[openstack-dev] [heat] health maintenance in autoscaling groups

Qiming Teng tengqim at linux.vnet.ibm.com
Thu Jul 3 05:47:47 UTC 2014


On Wed, Jul 02, 2014 at 12:29:31PM -0400, Mike Spreitzer wrote:
> Qiming Teng <tengqim at linux.vnet.ibm.com> wrote on 07/02/2014 03:02:14 AM:
> 
> > Just some random thoughts below ...
> > 
> > On Tue, Jul 01, 2014 at 03:47:03PM -0400, Mike Spreitzer wrote:
> > > ...
> > > I have not found design discussion of this; have I missed something?
> > > 
> > > I suppose the natural answer for OpenStack would be centered around 
> > > webhooks... 
> > 
> > Well, I would suggest we generalize this into a event messaging or
> > signaling solution, instead of just 'webhooks'.  The reason is that
> > webhooks as it is implemented today is not carrying a payload of useful
> > information -- I'm referring to the alarms in Ceilometer.
> 
> OK, this is great (and Steve Hardy provided more details in his reply), I 
> did not know about the existing abilities to have a payload.  However 
> Ceilometer alarms are still deficient in that way, right?  A Ceilometer 
> alarm's action list is simply a list of URLs, right?  I would be happy to 
> say let's generalize Ceilometer alarms to allow a payload in an action.

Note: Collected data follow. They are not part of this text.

===== src/aq_consts.svh =====
// Bus glue constants for I/O port addresses, page decode, sync depth and register bit positions
`ifndef AQ_CONSTS_SVH
`define AQ_CONSTS_SVH

////////////////////////////////
// I/O port addresses
////////////////////////////////
`define AQ_IO_DAC       8'hEC   // Audio DAC
`define AQ_IO_BANK0     8'hF0
`define AQ_IO_BANK1     8'hF1
`define AQ_IO_BANK2     8'hF2
`define AQ_IO_BANK3     8'hF3
`define AQ_IO_ESPCTRL   8'hF4   // ESP UART status / control
`define AQ_IO_ESPDATA   8'hF5   // ESP UART data
`define AQ_IO_SYSCTRL   8'hFB
`define AQ_IO_CASS      8'hFC
`define AQ_IO_CPM       8'hFD   // CP/M remap on write and 0 on read
`define AQ_IO_PRINTER   8'hFE
`define AQ_IO_KEYB      8'hFF

////////////////////////////////
// Memory map
////////////////////////////////
// Cartridge occupies pages 16-19
`define AQ_PAGE_CART_HI 4'b0100

// Input synchronizer depth
`define AQ_SYNC_STAGES  3

////////////////////////////////
// Sysctrl ($FB) bits
////////////////////////////////
`define AQ_SYSCTRL_DIS_REGS 0
`define AQ_SYSCTRL_TURBO    2
`define AQ_SYSCTRL_UNL      6
`define AQ_SYSCTRL_UNL_WE   7   // Must be set to change the unlimited bit

////////////////////////////////
// ESP control ($F4) write bits
////////////////////////////////
`define AQ_ESP_CLR_FERR 3
`define AQ_ESP_CLR_OVF  4
`define AQ_ESP_BREAK    7       // Queue a break on the tx side

`endif


===== src/aq_pkg.sv =====
// Shared bus, bank, read-response and audio types of the system bus glue
package aq_pkg;

    // Plain vectors with a meaning
    typedef logic [15:0] addr_t;    // CPU bus address
    typedef logic  [7:0] byte_t;    // CPU bus data
    typedef logic  [5:0] page_t;    // One of 64 physical 16 KB pages
    typedef logic [15:0] sample_t;  // Offset binary audio

    // One bank register laid out like the $F0-$F3 byte
    typedef struct packed {
        logic  ro;          // Bit 7 blocks RAM writes
        logic  overlay;     // Bit 6 opens the system RAM window at $3800
        page_t page;        // Bits 5..0
    } bank_reg_t;

    // Decoded bus cycle with active high flags
    typedef struct packed {
        addr_t addr;
        byte_t wrdata;
        logic  mreq;
        logic  iorq;
        logic  rd;
        logic  wr;
        logic  wr_stb;      // Write qualified by the bus strobe
    } bus_cycle_t;

    // Read data offered by one decoder
    typedef struct packed {
        logic  hit;
        byte_t data;
    } rd_resp_t;

endpackage


===== src/aq_bank_decode.sv =====
// Bank registers and memory-space decoding into page, chip selects and RAM write enable
`timescale 1ns/1ns
`include "aq_consts.svh"

module aq_bank_decode (
    input  logic               clk,
    input  logic               reset,
    input  aq_pkg::bus_cycle_t bus,
    input  logic               dis_regs,
    output logic [4:0]         ebus_ba,
    output logic               ram_ce_n,
    output logic               cart_ce_n,
    output logic               ram_we_n,
    output aq_pkg::rd_resp_t   rd_resp
);
    import aq_pkg::*;

    bank_reg_t q_bank [4];      // $F0-$F3
    bank_reg_t cur_bank;        // Bank of the current memory window

    logic sel_io_bank;
    logic bank_wr;
    logic sel_ram;
    logic sel_cart;
    logic sysram_win;

    ////////////////////////////////
    // Bank register access
    ////////////////////////////////
    assign sel_io_bank = bus.iorq && !dis_regs &&
                         (bus.addr[7:0] == `AQ_IO_BANK0 ||
                          bus.addr[7:0] == `AQ_IO_BANK1 ||
                          bus.addr[7:0] == `AQ_IO_BANK2 ||
                          bus.addr[7:0] == `AQ_IO_BANK3);

    assign bank_wr = sel_io_bank && bus.wr_stb;

    always_ff @(posedge clk or posedge reset) begin
        if (reset) begin
            for (int i = 0; i < 4; i++) begin
                q_bank[i] <= '0;
            end
        end else if (bank_wr) begin
            q_bank[bus.addr[1:0]] <= bank_reg_t'(bus.wrdata); // Low bits pick the bank
        end
    end

    assign rd_resp.hit  = sel_io_bank;
    assign rd_resp.data = byte_t'(q_bank[bus.addr[1:0]]);

    ////////////////////////////////
    // Memory decoding
    ////////////////////////////////
    // Each 16 KB window has its own bank register
    assign cur_bank = q_bank[bus.addr[15:14]];

    assign ebus_ba = cur_bank.page[4:0];

    assign sel_cart = bus.mreq && cur_bank.page[5:2] == `AQ_PAGE_CART_HI;  // Pages 16-19
    assign sel_ram  = bus.mreq && cur_bank.page[5];                         // Pages 32-63

    // Top 2 KB of an overlay window stays writable in read-only banks
    assign sysram_win = cur_bank.overlay && bus.addr[13:11] == 3'b111;

    assign ram_ce_n  = !sel_ram;
    assign cart_ce_n = !sel_cart;
    assign ram_we_n  = !(sel_ram && bus.wr && (!cur_bank.ro || sysram_win));

endmodule


===== src/aq_io_regs.sv =====
// I/O registers for system control, audio DAC, ESP UART, cassette, printer and keyboard
`timescale 1ns/1ns
`include "aq_consts.svh"

module aq_io_regs (
    input  logic               clk,
    input  logic               reset,
    input  aq_pkg::bus_cycle_t bus,
    input  logic [63:0]        keys,
    input  logic               cassette_in,
    input  logic               printer_in,
    input  logic               esp_tx_fifo_full,
    input  logic               esp_rx_empty,
    input  logic               esp_rx_fifo_overflow,
    input  logic               esp_rx_framing_error,
    input  logic [8:0]         esp_rx_data,    // Bit 8 flags a received break
    output logic [8:0]         esp_tx_data,    // Bit 8 requests a break
    output logic               esp_tx_wr,
    output logic               esp_rx_rd,
    output logic               cassette_out,
    output logic               printer_out,
    output logic               cpm_remap,
    output logic               turbo,
    output logic               turbo_unlimited,
    output logic               dis_regs,
    output aq_pkg::sample_t    audio_out,
    output aq_pkg::rd_resp_t   rd_resp
);
    import aq_pkg::*;

    byte_t q_dac;
    logic  q_turbo, q_unl, q_dis_regs;
    logic  q_cass_out, q_prn_out, q_cpm;
    logic  q_ovf, q_ferr;
    logic  [`AQ_SYNC_STAGES-1:0] q_cass_sync;
    logic  [`AQ_SYNC_STAGES-1:0] q_prn_sync;

    logic  sel_dac, sel_espctrl, sel_espdata;
    logic  sel_sysctrl, sel_cass, sel_cpm, sel_prn, sel_keyb;
    byte_t espctrl_data;
    byte_t keyb_data;
    logic  [13:0] mix;

    ////////////////////////////////
    // Port decoding
    ////////////////////////////////
    assign sel_dac     = bus.iorq && !q_dis_regs && bus.addr[7:0] == `AQ_IO_DAC;
    assign sel_espctrl = bus.iorq && !q_dis_regs && bus.addr[7:0] == `AQ_IO_ESPCTRL;
    assign sel_espdata = bus.iorq && !q_dis_regs && bus.addr[7:0] == `AQ_IO_ESPDATA;
    assign sel_sysctrl = bus.iorq && bus.addr[7:0] == `AQ_IO_SYSCTRL;
    assign sel_cass    = bus.iorq && bus.addr[7:0] == `AQ_IO_CASS;
    assign sel_cpm     = bus.iorq && bus.addr[7:0] == `AQ_IO_CPM;
    assign sel_prn     = bus.iorq && bus.addr[7:0] == `AQ_IO_PRINTER;
    assign sel_keyb    = bus.iorq && bus.addr[7:0] == `AQ_IO_KEYB;

    ////////////////////////////////
    // Registers and synchronizers
    ////////////////////////////////
    always_ff @(posedge clk or posedge reset) begin
        if (reset) begin
            q_dac       <= '0;
            q_turbo     <= 1'b0;
            q_unl       <= 1'b0;
            q_dis_regs  <= 1'b0;
            q_cass_out  <= 1'b0;
            q_prn_out   <= 1'b0;
            q_cpm       <= 1'b0;
            q_ovf       <= 1'b0;
            q_ferr      <= 1'b0;
            q_cass_sync <= '0;
            q_prn_sync  <= '0;
        end else begin
            q_cass_sync <= {q_cass_sync[`AQ_SYNC_STAGES-2:0], cassette_in};
            q_prn_sync  <= {q_prn_sync[`AQ_SYNC_STAGES-2:0], printer_in};

            if (bus.wr_stb) begin
                if (sel_dac)  q_dac      <= bus.wrdata;
                if (sel_cass) q_cass_out <= bus.wrdata[0];
                if (sel_cpm)  q_cpm      <= bus.wrdata[0];
                if (sel_prn)  q_prn_out  <= bus.wrdata[0];
                if (sel_sysctrl) begin
                    if (bus.wrdata[`AQ_SYSCTRL_UNL_WE])
                        q_unl <= bus.wrdata[`AQ_SYSCTRL_UNL];
                    q_turbo    <= bus.wrdata[`AQ_SYSCTRL_TURBO];
                    q_dis_regs <= bus.wrdata[`AQ_SYSCTRL_DIS_REGS];
                end
                if (sel_espctrl) begin
                    q_ovf  <= q_ovf & ~bus.wrdata[`AQ_ESP_CLR_OVF];
                    q_ferr <= q_ferr & ~bus.wrdata[`AQ_ESP_CLR_FERR];
                end
            end

            // Error pulses override a clear in the same cycle
            if (esp_rx_fifo_overflow) q_ovf  <= 1'b1;
            if (esp_rx_framing_error) q_ferr <= 1'b1;
        end
    end

    assign cassette_out    = q_cass_out;
    assign printer_out     = q_prn_out;
    assign cpm_remap       = q_cpm;
    assign turbo           = q_turbo;
    assign turbo_unlimited = q_unl;
    assign dis_regs        = q_dis_regs;

    ////////////////////////////////
    // ESP UART
    ////////////////////////////////
    assign esp_tx_data = sel_espctrl ? 9'h100 : {1'b0, bus.wrdata};
    assign esp_tx_wr   = bus.wr_stb &&
                         (sel_espdata || (sel_espctrl && bus.wrdata[`AQ_ESP_BREAK]));
    assign esp_rx_rd   = bus.rd && sel_espdata;  // Pops one entry per read cycle

    assign espctrl_data = {3'b0, q_ovf, q_ferr, esp_rx_data[8], esp_tx_fifo_full, !esp_rx_empty};

    // Keyboard rows take part when their address bit is low
    always_comb begin
        keyb_data = 8'hFF;
        for (int n = 0; n < 8; n++) begin
            if (!bus.addr[8+n])
                keyb_data = keyb_data & keys[8*n +: 8];
        end
    end

    ////////////////////////////////
    // Audio mix
    ////////////////////////////////
    assign mix = {2'b0, q_dac, 4'b0} + (q_cass_out ? 14'd1023 : 14'd0);  // DAC plus beep

    always_ff @(posedge clk or posedge reset) begin
        if (reset)
            audio_out <= '0;
        else
            audio_out <= {~mix[13], mix[12:0], 2'b0};
    end

    ////////////////////////////////
    // Read data
    ////////////////////////////////
    always_comb begin
        rd_resp = '0;
        if (sel_dac)     rd_resp = '{hit: 1'b1, data: q_dac};
        if (sel_espctrl) rd_resp = '{hit: 1'b1, data: espctrl_data};
        if (sel_espdata) rd_resp = '{hit: 1'b1, data: esp_rx_data[7:0]};
        if (sel_sysctrl) rd_resp = '{hit: 1'b1, data: {1'b0, q_unl, 3'b0, q_turbo, 1'b0, q_dis_regs}};
        if (sel_cass)    rd_resp = '{hit: 1'b1, data: {7'b0, !q_cass_sync[`AQ_SYNC_STAGES-1]}};
        if (sel_cpm)     rd_resp = '{hit: 1'b1, data: 8'h00};    // No vsync here
        if (sel_prn)     rd_resp = '{hit: 1'b1, data: {7'b0, q_prn_sync[`AQ_SYNC_STAGES-1]}};
        if (sel_keyb)    rd_resp = '{hit: 1'b1, data: keyb_data};
    end

endmodule


===== src/aq_read_mux.sv =====
// Read multiplexer combining the decoder responses into bus data and output enable
`timescale 1ns/1ns

module aq_read_mux (
    input  aq_pkg::bus_cycle_t bus,
    input  aq_pkg::rd_resp_t   bank_resp,
    input  aq_pkg::rd_resp_t   io_resp,
    output aq_pkg::byte_t      ebus_d_out,
    output logic               ebus_d_oe
);

    logic any_hit;

    assign any_hit = bank_resp.hit || io_resp.hit;

    // Decoders never hit together
    always_comb begin
        if (bank_resp.hit)
            ebus_d_out = bank_resp.data;
        else if (io_resp.hit)
            ebus_d_out = io_resp.data;
        else
            ebus_d_out = '0;    // Idle bus data
    end

    // Drive the bus only during a read of an internal register
    assign ebus_d_oe = bus.rd && any_hit;

endmodule


===== src/aq_bus.sv =====
// Top level of the system bus glue with memory banking and I/O registers
`timescale 1ns/1ns

module aq_bus (
    input  logic            clk,
    input  logic            reset,

    // External Z80 bus
    input  logic [15:0]     ebus_a,
    input  logic [7:0]      ebus_d_in,
    output logic [7:0]      ebus_d_out,
    output logic            ebus_d_oe,
    input  logic            ebus_rd_n,
    input  logic            ebus_wr_n,
    input  logic            ebus_mreq_n,
    input  logic            ebus_iorq_n,
    input  logic            ebus_stb,
    output logic [4:0]      ebus_ba,
    output logic            ebus_ram_ce_n,      // 512 KB RAM
    output logic            ebus_cart_ce_n,
    output logic            ebus_ram_we_n,

    input  logic [63:0]     keys,

    // ESP UART
    output logic [8:0]      esp_tx_data,
    output logic            esp_tx_wr,
    input  logic            esp_tx_fifo_full,
    input  logic [8:0]      esp_rx_data,
    output logic            esp_rx_rd,
    input  logic            esp_rx_empty,
    input  logic            esp_rx_fifo_overflow,
    input  logic            esp_rx_framing_error,

    // Misc ports
    output logic            cassette_out,
    input  logic            cassette_in,
    output logic            printer_out,
    input  logic            printer_in,
    output logic            cpm_remap,
    output logic            turbo,
    output logic            turbo_unlimited,
    output aq_pkg::sample_t audio_out
);
    import aq_pkg::*;

    bus_cycle_t bus;
    rd_resp_t   bank_resp;
    rd_resp_t   io_resp;
    logic       dis_regs;

    // Active-low pins to active-high flags
    always_comb begin
        bus.addr   = ebus_a;
        bus.wrdata = ebus_d_in;
        bus.mreq   = !ebus_mreq_n;
        bus.iorq   = !ebus_iorq_n;
        bus.rd     = !ebus_rd_n;
        bus.wr     = !ebus_wr_n;
        bus.wr_stb = !ebus_wr_n && ebus_stb;
    end

    aq_bank_decode i_bank_decode (
        .clk       (clk),
        .reset     (reset),
        .bus       (bus),
        .dis_regs  (dis_regs),
        .ebus_ba   (ebus_ba),
        .ram_ce_n  (ebus_ram_ce_n),
        .cart_ce_n (ebus_cart_ce_n),
        .ram_we_n  (ebus_ram_we_n),
        .rd_resp   (bank_resp)
    );

    aq_io_regs i_io_regs (
        .clk                  (clk),
        .reset                (reset),
        .bus                  (bus),
        .keys                 (keys),
        .cassette_in          (cassette_in),
        .printer_in           (printer_in),
        .esp_tx_fifo_full     (esp_tx_fifo_full),
        .esp_rx_empty         (esp_rx_empty),
        .esp_rx_fifo_overflow (esp_rx_fifo_overflow),
        .esp_rx_framing_error (esp_rx_framing_error),
        .esp_rx_data          (esp_rx_data),
        .esp_tx_data          (esp_tx_data),
        .esp_tx_wr            (esp_tx_wr),
        .esp_rx_rd            (esp_rx_rd),
        .cassette_out         (cassette_out),
        .printer_out          (printer_out),
        .cpm_remap            (cpm_remap),
        .turbo                (turbo),
        .turbo_unlimited      (turbo_unlimited),
        .dis_regs             (dis_regs),
        .audio_out            (audio_out),
        .rd_resp              (io_resp)
    );

    aq_read_mux i_read_mux (
        .bus        (bus),
        .bank_resp  (bank_resp),
        .io_resp    (io_resp),
        .ebus_d_out (ebus_d_out),
        .ebus_d_oe  (ebus_d_oe)
    );

endmodule


===== config.mk =====
export PLATFORM = sky130hd
export DESIGN_NAME = aq_bus
export DESIGN_NICKNAME = d
export VERILOG_FILES = /design/src/aq_pkg.sv /design/src/aq_bank_decode.sv /design/src/aq_io_regs.sv /design/src/aq_read_mux.sv /design/src/aq_bus.sv
export VERILOG_INCLUDE_DIRS = /design/src
export SDC_FILE = /design/constraint.sdc
export NUM_CORES = 1
export LEC_CHECK = 0
export ABC_CLOCK_PERIOD_IN_PS = 3300
export BUFFER_PORTS_ARGS = -buffer_cell sky130_fd_sc_hd__buf_2
export CAP_MARGIN = 20
export CORE_UTILIZATION = 40
export DETAILED_ROUTE_END_ITERATION = 12
export GPL_TIMING_DRIVEN = 0
export PLACE_DENSITY_LB_ADDON = 0.15
export SLEW_MARGIN = 20
export SYNTH_ARGS = -nofsm -noshare
export SYNTH_HDL_FRONTEND = slang
export SYNTH_HIERARCHICAL = 1
export SYNTH_SLANG_ARGS = --single-unit

===== constraint.sdc =====
create_clock -name clk -period 3.3 [get_ports clk]
set_clock_uncertainty 0.15 [all_clocks]
set_input_delay 0.33 -clock clk [delete_from_list [all_inputs] [get_ports clk]]
set_output_delay 0.33 -clock clk [all_outputs]
set_load 0.01 [all_outputs]

After elaboration in Yosys (flattened, before gate mapping) --
Cells that the tools add are included. W data, S select, Z words.
Storage, ports and cells: word-level logic and storage cells 142, register bits 68, output and inout bits 49
Operators by class: bitwise operators 14, muxes and demuxes 35, $add $sub $neg 1, equal/unequal tests 14, order comparisons 3, reduce and logical (&&, ||, !) cells 51
Operators with widths (number):
- $mux W8 | 15
- $eq A8 B8 Y1 const B | 12
- $mux W9 | 9
- $and A8 B8 Y8 | 7
- $bmux W8 S2 | 2
- $bwmux W32 | 1
- $logic_and A1 B1 Y1 | 22
- $demux W8 S2 | 1
- $add A12 B14 Y14 | 1
- $reduce_and A2 Y1 | 7
- $logic_not A1 Y1 | 11
- $mux W10 | 1
- $reduce_bool A2 Y1 | 4
- $ge A3 B3 Y1 const B | 2
- $logic_or A1 B1 Y1 | 6
- $mux W1 | 6
- $not A2 Y3 | 2
- $eq A4 B3 Y1 const B | 1
- $eq A3 B3 Y1 const B | 1
- $lt A3 B1 Y1 const B | 1
- $not A1 Y1 | 3
- $reduce_and A3 Y1 | 1
- $and A1 B1 Y1 | 2

Longest topological paths before layout --
word-level depth 18, depth in mapped cells 8, depth with buffers taken out 7

Hierarchy --
The synthesis kept the hierarchy.
Modules (own cells, without submodules):
- aq_io_regs | sequential area each 825.8 um^2, cells an instance 245, instances 1, area an instance 2324.7 um^2
- aq_bank_decode | sequential area each 800.8 um^2, cells an instance 103, instances 1, area an instance 1730.4 um^2
- aq_read_mux | sequential area each 0.0 um^2, cells an instance 15, instances 1, area an instance 111.4 um^2
- aq_bus | sequential area each 0.0 um^2, cells an instance 5, instances 1, area an instance 21.3 um^2

Worst setup path before layout --
Ideal clock, no wire load.
path type input -> output, start point input port ebus_iorq_n, end point output port ebus_d_out[7], stages on the path 7, required time 2.820 ns, arrival 1.854 ns, setup slack 0.966 ns, path buffers 1, path through inv_1 nand4_1 buf_2 nor3_1 or4b_1 nor2b_4 a22o_2
RTL lines:
- start: declaration | line aq_bus.sv:16 | input logic ebus_iorq_n,
- end: declaration | line aq_bus.sv:11 | output logic [7:0] ebus_d_out,

==> metrics.csv <==
stage,metric,value,unit
outcome,outcome,"complete, no violations",
timing,fin crit period,3080,ps
final_layout,fin nets,651,
clocking,Skew-Pair Late Insertion Delay,340,ps
clocking,# H-tree levels,3,
pwr,Tot Pwr,0.00178,W
setup_path,R2R Path End,i_io_regs/audio_out[13]$_DFF_PP0_,
yosys,"EDFF count, synth",0,
drt,drt wl/cell,19.2,µm
die,Initial Utilization,0.421,
setup_path,critical setup path kind,flip-flop to primary output,
setup_path,Worst setup EP type,primary output,
yosys,most numerous cell in the Yosys netlist,dfrtp_1,
yosys,Syn. warnings,6,
setup_path,Worst Path Required,2820,ps
clocking,# clock sinks,65,
clocking,post-CTS setup buffer count,0,
final_layout,area grow syn2layout,27.5,%
die,Die H,104,µm
timing,Final Cycle Share,0.935,
final_layout,fraction of layout cells with a size suffix above 1,0.492,
clocking,CTS tree,yes,
drt,DR vias,3717,
placed_design,dpl hpwl,10200,µm
hold_path,hold_sp,esp_rx_fifo_overflow,
global_route,vias in the first global route,3830,
timing,RSZ-0062 raised after global routing,false,
die,Die Area,10900,µm²
drt,routed vias/inst,5.53,
clocking,hold buffer count at CTS,3,
drt,DRT iter0 DRCs,264,
global_route,largest net degree at the start of global routing,34,
setup_path,FF-to-FF setup slack,1070,ps
pwr,Max VDD drop,0.202,mV
drt,TritonRoute pass-1 iters,4,
clocking,CTS buffer count,9,
timing,slew margin rel.,0.456,
yosys,Mapped Avg Cell Area,11.4,µm²
yosys,Syn Std Cell Area,4190,µm²
setup_path,R2R cell count,5,
setup_path,crit path capture,ebus_d_out[0],
yosys,Yosys reg bits,65,
clocking,Max clock buf depth,2,
global_route,initial antenna violation count,0,
global_route,Congestion Overflow GR,0,
clocking,Worst-path clk slew,70,ps
die,row count,36,
yosys,library cells used by synthesis,64,
setup_path,Critical Path AT,2600,ps
die,num ports,159,
die,die width,104,µm
final_layout,FILL cells,908,
placed_design,Placed Area,5110,µm²
clocking,Root Buffer,clkbuf_8,
timing,final setup TNS,0,ps
yosys,top_reg_cell synth,dfrtp_1,
global_route,global routing usage summed across all routing layers,0.244,
hold_path,type of the most critical hold path,input pin to flip-flop,
die,Core Footprint,9950,µm²
timing,final worst slack,215,ps
yosys,Yosys top cell by area,dfrtp_1,
global_route,global-route wire length before repair,20200,µm
yosys,commonest cells in the netlist,"dfrtp_1, mux2_2, o22ai_1",
clocking,PostCTS Resize Cnt,0,
timing,"Slew Viols, Final",0,
timing,final hold viol count,0,
yosys,ys async rst share,1.00,
drt,Routed WL,12900,µm
placed_design,GP Congestion,1.01,
yosys,largest cells by area after synthesis,"dfrtp_1, mux2_2, mux4_2",
final_layout,final instance area,5340,µm²
yosys,sequential share of the synthesized area,0.388,
yosys,Mapped Cells,368,
pwr,Power Density,334,nW/µm²
timing,final setup fails,0,
drt,DRT antenna net count,0,
pwr,leak pwr,2.55,nW
drt,DRC,0,
timing,Worst-Margin Slew,809,ps
final_layout,n_diodes,0,
setup_path,crit path launch,i_io_regs/dis_regs$_DFFE_PP0P_,
setup_path,CP max FO,8,
placed_design,Place WS,455,ps
placed_design,number of port buffers,151,
timing,f_max,0.324,GHz
yosys,post-synth top area share,0.388,
setup_path,reg-to-reg startpoint,i_io_regs/cassette_out$_DFFE_PP0P_,
setup_path,Startpoint Class,flip-flop,
run,Max Cap Viol,0,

Yes. Steve kindly pointed out that an alarm could be used to carry a
payload, though not yet implemented.  My concern is actually about
'flexibility'.  For different purposes, an alarm may be required to
carry payload of different formats.  We need a specification/protocol
between Heat and Ceilometer so that Heat can specify in an alarm:
  - tell me when/which instance is down/up when sending me an alarm
    about instance lifecycle.
  - tell me which instances from my group are affected when a host is
    down
  - (other use cases?)

> > There are other cases as well.  A member failure could be caused by a 
> > temporary communication problem, which means it may show up quickly when
> > a replacement member is already being created.  It may mean that we have
> > to respond to an 'online' event in addition to an 'offline' event?
> > ...
> > The problem here today is about the recovery of SG member.  If it is a
> > compute instance, we can 'reboot', 'rebuild', 'evacuate', 'migrate' it,
> > just to name a few options.  The most brutal way to do this is like what
> > HARestarter is doing today -- delete followed by a create.
> 
> We could get into arbitrary subtlety, and maybe eventually will do better, 
> but I think we can start with a simple solution that is widely applicable. 
>  The simple solution is that once the decision has been made to do 
> convergence on a member (note that this is distinct from merely detecting 
> and noting a divergence) then it will be done regardless of whether the 
> doomed member later appears to have recovered, and the convergence action 
> for a scaling group member is to delete the old member and create a 
> replacement (not in that order).

Umh ... For transient errors, it won't be uncommon that some members may
appear unreachable (e.g. from a load balancer), as a result of say image
downloading saturating network bandwidth.  Sovling this using
convergence logic?  The observer sees only 2 members running instead of
3 which is the desired state, then convergene engine starts to create a
new member.  Now, the previously disappeared member showed up again.
What should the observer do?  Would it be smart enough to know that this
is the old member coming back to life thus cancel the creation of the new
member?  Would it be able to recognize that this instance was part of
a Resource Group at all? 

> > > When the member is a nested stack and Ceilometer exists, it could be 
> the 
> > > member stack's responsibility to include a Ceilometer alarm that 
> detects 
> > > the member stack's death and hit the member stack's deletion webhook. 
> > 
> > This is difficult.  A '(nested) stack' is a Heat specific abstraction --
> > recall that we have to annotate a nova server resource in its metadata
> > to which stack this server belongs.  Besides the 'visible' resources
> > specified in a template, Heat may create internal data structures and/or
> > resources (e.g. users) for a stack.  I am not quite sure a stack's death
> > can be easily detected from outside Heat.  It would be at least
> > cumbersome to have Heat notify Ceilometer that a stack is dead, and then
> > have Ceilometer send back a signal.
> 
> A (nested) stack is not only a heat-specific abstraction but its semantics 
> and failure modes are specific to the stack (at least, its template).  I 
> think we have no practical choice but to let the template author declare 
> how failure is detected.  It could be as simple as creating a Ceilometer 
> alarms that detect death one or more resources in the nested stack; it 
> could be more complicated Ceilometer stuff; it could be based on something 
> other than, or in addition to, Ceilometer.  If today there are not enough 
> sensors to detect failures of all kinds of resources, I consider that a 
> gap in telemetry (and think it is small enough that we can proceed 
> usefully today, and should plan on filling that gap over time).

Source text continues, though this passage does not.